#### What is expected:
Every line in the records below between the one holding "die-width_um=116" and the one holding "(Power assumes the", inclusive, is to be set down exactly; all other lines are to be left out.

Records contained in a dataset
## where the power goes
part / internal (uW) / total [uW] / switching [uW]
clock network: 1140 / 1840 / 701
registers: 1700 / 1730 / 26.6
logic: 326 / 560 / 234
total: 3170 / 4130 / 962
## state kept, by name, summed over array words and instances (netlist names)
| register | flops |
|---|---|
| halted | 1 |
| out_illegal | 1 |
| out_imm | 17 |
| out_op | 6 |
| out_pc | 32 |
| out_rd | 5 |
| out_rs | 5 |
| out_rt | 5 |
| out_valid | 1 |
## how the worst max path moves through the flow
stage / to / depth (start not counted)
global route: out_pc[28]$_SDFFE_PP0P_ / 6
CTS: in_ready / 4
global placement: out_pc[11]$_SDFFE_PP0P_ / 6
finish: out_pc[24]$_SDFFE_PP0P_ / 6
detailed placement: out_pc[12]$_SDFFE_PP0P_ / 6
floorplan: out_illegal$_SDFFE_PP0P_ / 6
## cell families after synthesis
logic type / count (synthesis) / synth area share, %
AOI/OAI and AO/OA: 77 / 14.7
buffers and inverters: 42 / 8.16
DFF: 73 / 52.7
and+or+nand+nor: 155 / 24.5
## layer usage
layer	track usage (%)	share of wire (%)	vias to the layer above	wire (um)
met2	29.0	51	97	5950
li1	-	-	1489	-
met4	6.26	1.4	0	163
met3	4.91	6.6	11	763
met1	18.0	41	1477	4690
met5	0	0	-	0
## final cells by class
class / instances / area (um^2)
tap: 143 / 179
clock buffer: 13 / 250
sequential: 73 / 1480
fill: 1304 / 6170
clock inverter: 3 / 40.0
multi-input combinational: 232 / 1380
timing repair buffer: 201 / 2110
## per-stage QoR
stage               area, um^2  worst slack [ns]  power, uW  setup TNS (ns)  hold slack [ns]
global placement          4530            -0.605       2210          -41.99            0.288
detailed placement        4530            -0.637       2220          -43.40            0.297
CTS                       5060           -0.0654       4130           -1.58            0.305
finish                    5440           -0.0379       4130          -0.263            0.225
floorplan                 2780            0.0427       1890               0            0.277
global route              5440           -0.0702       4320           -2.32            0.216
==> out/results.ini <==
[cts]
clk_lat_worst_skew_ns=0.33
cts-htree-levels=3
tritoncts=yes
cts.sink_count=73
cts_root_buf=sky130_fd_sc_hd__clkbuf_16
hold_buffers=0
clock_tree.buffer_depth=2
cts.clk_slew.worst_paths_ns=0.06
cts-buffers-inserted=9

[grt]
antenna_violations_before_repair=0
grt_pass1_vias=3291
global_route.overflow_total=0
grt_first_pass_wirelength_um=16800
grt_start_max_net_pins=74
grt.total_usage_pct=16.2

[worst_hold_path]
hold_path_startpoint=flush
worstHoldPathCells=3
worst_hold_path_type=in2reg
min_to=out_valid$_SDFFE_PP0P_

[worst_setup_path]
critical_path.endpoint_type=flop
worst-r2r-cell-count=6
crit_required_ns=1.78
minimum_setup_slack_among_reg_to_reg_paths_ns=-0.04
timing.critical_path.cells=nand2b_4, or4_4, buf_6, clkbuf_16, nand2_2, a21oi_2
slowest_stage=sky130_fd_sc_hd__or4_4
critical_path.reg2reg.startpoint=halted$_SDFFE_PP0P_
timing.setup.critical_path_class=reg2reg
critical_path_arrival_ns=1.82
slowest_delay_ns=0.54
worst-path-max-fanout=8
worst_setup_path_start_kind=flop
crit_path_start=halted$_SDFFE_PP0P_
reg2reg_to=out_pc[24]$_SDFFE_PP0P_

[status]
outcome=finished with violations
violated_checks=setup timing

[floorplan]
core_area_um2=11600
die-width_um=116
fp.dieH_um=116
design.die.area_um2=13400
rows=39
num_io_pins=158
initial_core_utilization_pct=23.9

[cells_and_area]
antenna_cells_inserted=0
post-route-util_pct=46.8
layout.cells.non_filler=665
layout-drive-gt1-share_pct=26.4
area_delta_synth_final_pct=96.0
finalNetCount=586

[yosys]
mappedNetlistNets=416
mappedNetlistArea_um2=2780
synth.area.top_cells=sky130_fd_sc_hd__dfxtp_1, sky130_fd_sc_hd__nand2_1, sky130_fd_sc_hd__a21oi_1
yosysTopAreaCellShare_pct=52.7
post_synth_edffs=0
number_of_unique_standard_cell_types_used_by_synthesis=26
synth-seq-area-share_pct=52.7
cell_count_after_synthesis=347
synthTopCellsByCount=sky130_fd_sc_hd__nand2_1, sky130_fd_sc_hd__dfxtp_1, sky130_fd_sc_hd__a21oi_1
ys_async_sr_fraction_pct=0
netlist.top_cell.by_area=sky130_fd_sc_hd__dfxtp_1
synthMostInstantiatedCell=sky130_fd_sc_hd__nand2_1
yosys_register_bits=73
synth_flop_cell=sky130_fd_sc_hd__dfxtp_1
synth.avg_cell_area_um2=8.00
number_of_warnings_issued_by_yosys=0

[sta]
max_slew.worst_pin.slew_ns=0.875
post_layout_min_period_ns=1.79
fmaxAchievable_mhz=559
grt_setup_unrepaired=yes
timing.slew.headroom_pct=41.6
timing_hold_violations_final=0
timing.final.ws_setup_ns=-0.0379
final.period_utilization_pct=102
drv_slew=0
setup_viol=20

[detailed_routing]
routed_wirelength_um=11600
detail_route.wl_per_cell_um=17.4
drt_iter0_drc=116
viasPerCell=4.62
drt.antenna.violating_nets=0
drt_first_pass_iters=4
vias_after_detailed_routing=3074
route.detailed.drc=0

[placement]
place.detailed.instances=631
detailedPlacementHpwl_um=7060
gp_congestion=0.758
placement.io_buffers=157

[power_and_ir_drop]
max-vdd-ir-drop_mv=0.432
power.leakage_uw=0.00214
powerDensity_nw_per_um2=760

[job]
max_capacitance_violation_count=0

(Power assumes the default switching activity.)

==

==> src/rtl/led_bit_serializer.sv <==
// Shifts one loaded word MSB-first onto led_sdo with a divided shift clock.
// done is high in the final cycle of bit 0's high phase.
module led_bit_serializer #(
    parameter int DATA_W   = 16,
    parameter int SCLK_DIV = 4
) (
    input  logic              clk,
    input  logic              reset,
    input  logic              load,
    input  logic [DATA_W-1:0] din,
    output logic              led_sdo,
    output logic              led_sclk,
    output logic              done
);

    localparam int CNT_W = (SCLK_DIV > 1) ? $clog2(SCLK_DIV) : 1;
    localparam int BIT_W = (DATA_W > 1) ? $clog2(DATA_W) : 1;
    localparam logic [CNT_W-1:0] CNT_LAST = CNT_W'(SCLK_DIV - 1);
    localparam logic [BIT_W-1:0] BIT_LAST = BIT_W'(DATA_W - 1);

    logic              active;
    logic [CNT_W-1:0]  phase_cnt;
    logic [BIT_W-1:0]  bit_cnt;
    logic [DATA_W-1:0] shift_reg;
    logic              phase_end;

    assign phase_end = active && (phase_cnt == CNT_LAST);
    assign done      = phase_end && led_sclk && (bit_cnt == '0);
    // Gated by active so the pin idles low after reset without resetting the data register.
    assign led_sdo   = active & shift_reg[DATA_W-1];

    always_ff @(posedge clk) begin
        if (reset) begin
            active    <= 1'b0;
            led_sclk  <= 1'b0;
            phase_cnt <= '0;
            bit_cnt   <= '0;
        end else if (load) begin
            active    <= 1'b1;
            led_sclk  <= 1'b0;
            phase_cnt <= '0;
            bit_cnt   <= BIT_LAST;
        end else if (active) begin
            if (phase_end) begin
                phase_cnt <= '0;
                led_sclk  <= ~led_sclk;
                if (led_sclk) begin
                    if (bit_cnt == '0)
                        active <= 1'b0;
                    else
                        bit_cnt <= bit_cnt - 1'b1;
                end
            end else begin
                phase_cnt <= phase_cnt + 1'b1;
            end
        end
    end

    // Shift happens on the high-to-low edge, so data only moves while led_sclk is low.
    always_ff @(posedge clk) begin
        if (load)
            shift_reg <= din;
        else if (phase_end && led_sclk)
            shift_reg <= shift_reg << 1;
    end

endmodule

--

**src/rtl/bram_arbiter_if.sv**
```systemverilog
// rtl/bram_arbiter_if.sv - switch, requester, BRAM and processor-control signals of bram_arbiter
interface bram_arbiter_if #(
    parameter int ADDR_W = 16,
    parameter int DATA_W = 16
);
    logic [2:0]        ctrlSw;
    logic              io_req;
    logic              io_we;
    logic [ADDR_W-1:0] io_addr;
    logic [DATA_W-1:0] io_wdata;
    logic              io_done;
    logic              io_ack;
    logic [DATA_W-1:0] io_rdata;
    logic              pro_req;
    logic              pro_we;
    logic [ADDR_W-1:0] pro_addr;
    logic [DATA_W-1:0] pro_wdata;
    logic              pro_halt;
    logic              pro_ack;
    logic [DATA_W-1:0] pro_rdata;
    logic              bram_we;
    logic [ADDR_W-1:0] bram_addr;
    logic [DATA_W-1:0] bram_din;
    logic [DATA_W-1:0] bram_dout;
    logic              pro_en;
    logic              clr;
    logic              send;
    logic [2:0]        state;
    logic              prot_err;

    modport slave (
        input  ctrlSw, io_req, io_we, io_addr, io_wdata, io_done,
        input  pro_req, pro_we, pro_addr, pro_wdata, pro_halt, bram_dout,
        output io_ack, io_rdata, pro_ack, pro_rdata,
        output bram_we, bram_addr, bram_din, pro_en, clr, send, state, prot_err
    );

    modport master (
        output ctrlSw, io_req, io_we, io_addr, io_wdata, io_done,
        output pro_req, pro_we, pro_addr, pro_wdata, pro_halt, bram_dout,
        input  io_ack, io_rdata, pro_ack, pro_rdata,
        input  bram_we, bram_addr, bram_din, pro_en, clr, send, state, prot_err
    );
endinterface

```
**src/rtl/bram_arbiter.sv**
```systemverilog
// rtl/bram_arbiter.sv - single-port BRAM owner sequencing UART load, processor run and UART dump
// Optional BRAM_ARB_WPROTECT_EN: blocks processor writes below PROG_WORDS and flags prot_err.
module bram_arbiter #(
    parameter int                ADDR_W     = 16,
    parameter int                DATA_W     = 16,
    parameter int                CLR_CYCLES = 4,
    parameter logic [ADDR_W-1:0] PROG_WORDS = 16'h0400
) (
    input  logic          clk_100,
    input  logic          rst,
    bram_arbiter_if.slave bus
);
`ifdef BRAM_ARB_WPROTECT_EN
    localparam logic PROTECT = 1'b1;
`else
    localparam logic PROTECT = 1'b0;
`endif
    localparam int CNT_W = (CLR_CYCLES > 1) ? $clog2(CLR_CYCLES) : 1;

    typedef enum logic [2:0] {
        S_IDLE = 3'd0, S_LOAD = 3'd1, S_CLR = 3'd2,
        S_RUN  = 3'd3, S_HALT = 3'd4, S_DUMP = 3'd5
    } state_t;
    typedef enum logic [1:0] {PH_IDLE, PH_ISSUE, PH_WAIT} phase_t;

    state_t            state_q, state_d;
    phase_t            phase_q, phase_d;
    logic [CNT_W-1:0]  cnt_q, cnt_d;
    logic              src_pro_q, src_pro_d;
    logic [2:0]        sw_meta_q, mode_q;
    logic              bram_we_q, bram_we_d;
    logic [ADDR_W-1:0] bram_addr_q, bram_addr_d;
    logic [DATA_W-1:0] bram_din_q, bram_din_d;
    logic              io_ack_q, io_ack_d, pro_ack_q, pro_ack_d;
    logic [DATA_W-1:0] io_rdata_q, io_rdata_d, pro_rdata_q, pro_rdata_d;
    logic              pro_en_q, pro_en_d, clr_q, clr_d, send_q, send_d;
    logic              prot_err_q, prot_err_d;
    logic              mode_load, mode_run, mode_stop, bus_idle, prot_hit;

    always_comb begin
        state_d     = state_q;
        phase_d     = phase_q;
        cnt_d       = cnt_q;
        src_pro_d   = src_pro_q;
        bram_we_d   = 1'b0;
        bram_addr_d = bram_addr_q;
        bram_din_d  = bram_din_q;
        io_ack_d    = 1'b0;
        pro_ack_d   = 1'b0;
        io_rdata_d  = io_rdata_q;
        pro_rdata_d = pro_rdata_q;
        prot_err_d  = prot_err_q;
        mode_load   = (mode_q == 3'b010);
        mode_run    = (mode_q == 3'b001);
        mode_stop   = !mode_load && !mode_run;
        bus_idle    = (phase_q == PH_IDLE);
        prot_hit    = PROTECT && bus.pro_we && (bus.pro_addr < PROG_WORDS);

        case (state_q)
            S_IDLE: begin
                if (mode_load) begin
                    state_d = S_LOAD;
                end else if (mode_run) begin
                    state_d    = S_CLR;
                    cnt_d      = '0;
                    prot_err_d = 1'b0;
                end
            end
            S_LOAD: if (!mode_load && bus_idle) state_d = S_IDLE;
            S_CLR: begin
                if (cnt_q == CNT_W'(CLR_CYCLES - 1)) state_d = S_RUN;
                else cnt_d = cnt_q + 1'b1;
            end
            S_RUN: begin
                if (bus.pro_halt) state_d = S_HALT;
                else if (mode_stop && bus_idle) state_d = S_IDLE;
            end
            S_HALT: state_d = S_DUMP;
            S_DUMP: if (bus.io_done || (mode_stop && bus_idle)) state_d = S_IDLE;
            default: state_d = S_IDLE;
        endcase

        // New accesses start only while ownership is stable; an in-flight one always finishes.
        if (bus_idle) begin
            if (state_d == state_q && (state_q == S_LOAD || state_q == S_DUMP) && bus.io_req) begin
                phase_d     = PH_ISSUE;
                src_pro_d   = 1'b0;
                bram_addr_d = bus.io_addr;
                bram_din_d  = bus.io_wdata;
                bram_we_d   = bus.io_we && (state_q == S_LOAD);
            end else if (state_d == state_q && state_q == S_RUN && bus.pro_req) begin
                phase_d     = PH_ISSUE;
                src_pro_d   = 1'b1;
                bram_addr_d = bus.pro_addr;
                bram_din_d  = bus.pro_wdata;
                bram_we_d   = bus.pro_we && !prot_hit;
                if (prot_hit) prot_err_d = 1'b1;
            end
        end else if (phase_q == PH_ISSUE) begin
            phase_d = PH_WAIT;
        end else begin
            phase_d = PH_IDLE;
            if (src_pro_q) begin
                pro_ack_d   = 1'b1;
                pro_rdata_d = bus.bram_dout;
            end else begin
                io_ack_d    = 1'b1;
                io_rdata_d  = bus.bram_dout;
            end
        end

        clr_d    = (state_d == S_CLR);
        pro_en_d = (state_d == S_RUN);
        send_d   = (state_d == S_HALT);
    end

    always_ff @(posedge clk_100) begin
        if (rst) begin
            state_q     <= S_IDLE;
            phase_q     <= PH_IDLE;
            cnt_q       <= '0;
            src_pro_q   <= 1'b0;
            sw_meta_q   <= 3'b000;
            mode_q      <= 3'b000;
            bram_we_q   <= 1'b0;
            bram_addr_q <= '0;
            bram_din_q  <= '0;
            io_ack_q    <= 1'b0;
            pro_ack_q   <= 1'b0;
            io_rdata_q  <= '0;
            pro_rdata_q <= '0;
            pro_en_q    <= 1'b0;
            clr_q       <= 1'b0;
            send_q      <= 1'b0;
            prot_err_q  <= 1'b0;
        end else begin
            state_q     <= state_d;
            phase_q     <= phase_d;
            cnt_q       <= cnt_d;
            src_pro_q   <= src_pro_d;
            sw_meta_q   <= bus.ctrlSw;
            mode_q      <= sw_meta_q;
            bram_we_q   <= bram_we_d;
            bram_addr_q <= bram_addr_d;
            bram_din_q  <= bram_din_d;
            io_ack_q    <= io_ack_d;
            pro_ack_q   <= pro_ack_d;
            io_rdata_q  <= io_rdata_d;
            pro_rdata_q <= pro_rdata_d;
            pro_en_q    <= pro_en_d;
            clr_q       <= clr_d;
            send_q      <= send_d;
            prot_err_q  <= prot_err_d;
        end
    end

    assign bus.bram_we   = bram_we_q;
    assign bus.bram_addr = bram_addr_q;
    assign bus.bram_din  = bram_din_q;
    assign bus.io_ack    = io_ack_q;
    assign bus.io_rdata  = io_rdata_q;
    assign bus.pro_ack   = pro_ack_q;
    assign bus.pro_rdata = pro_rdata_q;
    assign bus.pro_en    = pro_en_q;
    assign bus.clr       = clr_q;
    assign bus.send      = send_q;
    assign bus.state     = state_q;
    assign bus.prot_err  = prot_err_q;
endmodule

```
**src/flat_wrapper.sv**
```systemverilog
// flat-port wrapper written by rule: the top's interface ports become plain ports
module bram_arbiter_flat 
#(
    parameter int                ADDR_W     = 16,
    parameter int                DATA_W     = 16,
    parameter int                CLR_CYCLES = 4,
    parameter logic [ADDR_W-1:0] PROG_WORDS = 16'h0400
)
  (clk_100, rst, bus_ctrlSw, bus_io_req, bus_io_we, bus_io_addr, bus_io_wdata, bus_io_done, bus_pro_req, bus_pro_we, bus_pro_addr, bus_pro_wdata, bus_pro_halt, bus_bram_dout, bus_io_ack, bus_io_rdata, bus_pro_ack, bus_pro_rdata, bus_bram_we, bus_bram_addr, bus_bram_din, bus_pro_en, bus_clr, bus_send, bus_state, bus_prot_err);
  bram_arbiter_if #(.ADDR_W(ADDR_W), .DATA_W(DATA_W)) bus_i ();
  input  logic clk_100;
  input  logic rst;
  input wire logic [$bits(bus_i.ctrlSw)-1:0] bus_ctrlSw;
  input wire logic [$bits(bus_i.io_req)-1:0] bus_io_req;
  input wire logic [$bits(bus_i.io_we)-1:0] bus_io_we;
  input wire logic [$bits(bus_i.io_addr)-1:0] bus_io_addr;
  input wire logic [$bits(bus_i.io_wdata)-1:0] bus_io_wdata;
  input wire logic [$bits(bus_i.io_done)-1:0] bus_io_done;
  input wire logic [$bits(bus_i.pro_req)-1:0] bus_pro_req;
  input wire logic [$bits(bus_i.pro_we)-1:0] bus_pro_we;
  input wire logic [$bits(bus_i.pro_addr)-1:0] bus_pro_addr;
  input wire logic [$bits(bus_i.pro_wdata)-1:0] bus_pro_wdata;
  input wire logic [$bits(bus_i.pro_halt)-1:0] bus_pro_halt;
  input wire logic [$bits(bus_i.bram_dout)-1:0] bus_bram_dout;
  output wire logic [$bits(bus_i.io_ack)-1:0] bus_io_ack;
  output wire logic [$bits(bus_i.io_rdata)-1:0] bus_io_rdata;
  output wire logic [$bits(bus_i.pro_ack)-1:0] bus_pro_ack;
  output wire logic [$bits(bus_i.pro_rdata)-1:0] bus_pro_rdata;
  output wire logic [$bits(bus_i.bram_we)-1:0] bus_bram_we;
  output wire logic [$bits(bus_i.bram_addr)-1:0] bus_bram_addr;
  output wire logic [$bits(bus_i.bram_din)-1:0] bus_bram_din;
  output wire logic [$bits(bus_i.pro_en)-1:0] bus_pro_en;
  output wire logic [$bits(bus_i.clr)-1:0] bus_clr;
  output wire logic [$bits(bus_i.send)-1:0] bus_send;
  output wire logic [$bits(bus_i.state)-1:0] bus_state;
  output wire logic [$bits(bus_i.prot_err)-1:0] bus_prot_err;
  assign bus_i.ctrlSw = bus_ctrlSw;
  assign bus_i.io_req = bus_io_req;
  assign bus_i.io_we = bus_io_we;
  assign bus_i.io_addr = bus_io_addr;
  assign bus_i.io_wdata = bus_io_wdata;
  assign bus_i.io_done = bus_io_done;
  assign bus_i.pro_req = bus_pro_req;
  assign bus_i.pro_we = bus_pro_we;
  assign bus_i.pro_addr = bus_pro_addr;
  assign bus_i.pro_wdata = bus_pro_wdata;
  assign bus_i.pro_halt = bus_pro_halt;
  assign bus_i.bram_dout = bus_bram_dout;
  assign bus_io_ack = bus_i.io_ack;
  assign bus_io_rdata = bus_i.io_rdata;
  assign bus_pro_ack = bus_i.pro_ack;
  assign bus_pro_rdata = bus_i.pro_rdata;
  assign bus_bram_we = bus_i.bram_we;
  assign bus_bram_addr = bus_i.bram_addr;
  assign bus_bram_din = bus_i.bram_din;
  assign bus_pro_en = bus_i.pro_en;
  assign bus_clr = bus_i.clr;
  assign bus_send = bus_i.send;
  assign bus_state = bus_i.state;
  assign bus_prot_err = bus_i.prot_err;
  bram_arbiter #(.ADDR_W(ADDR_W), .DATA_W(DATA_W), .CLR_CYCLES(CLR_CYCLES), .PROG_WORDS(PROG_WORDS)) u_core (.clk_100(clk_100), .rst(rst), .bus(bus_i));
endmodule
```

#### Exercise response:
die-width_um=116
fp.dieH_um=116
design.die.area_um2=13400
rows=39
num_io_pins=158
initial_core_utilization_pct=23.9

[cells_and_area]
antenna_cells_inserted=0
post-route-util_pct=46.8
layout.cells.non_filler=665
layout-drive-gt1-share_pct=26.4
area_delta_synth_final_pct=96.0
finalNetCount=586

[yosys]
mappedNetlistNets=416
mappedNetlistArea_um2=2780
synth.area.top_cells=sky130_fd_sc_hd__dfxtp_1, sky130_fd_sc_hd__nand2_1, sky130_fd_sc_hd__a21oi_1
yosysTopAreaCellShare_pct=52.7
post_synth_edffs=0
number_of_unique_standard_cell_types_used_by_synthesis=26
synth-seq-area-share_pct=52.7
cell_count_after_synthesis=347
synthTopCellsByCount=sky130_fd_sc_hd__nand2_1, sky130_fd_sc_hd__dfxtp_1, sky130_fd_sc_hd__a21oi_1
ys_async_sr_fraction_pct=0
netlist.top_cell.by_area=sky130_fd_sc_hd__dfxtp_1
synthMostInstantiatedCell=sky130_fd_sc_hd__nand2_1
yosys_register_bits=73
synth_flop_cell=sky130_fd_sc_hd__dfxtp_1
synth.avg_cell_area_um2=8.00
number_of_warnings_issued_by_yosys=0

[sta]
max_slew.worst_pin.slew_ns=0.875
post_layout_min_period_ns=1.79
fmaxAchievable_mhz=559
grt_setup_unrepaired=yes
timing.slew.headroom_pct=41.6
timing_hold_violations_final=0
timing.final.ws_setup_ns=-0.0379
final.period_utilization_pct=102
drv_slew=0
setup_viol=20

[detailed_routing]
routed_wirelength_um=11600
detail_route.wl_per_cell_um=17.4
drt_iter0_drc=116
viasPerCell=4.62
drt.antenna.violating_nets=0
drt_first_pass_iters=4
vias_after_detailed_routing=3074
route.detailed.drc=0

[placement]
place.detailed.instances=631
detailedPlacementHpwl_um=7060
gp_congestion=0.758
placement.io_buffers=157

[power_and_ir_drop]
max-vdd-ir-drop_mv=0.432
power.leakage_uw=0.00214
powerDensity_nw_per_um2=760

[job]
max_capacitance_violation_count=0

(Power assumes the default switching activity.)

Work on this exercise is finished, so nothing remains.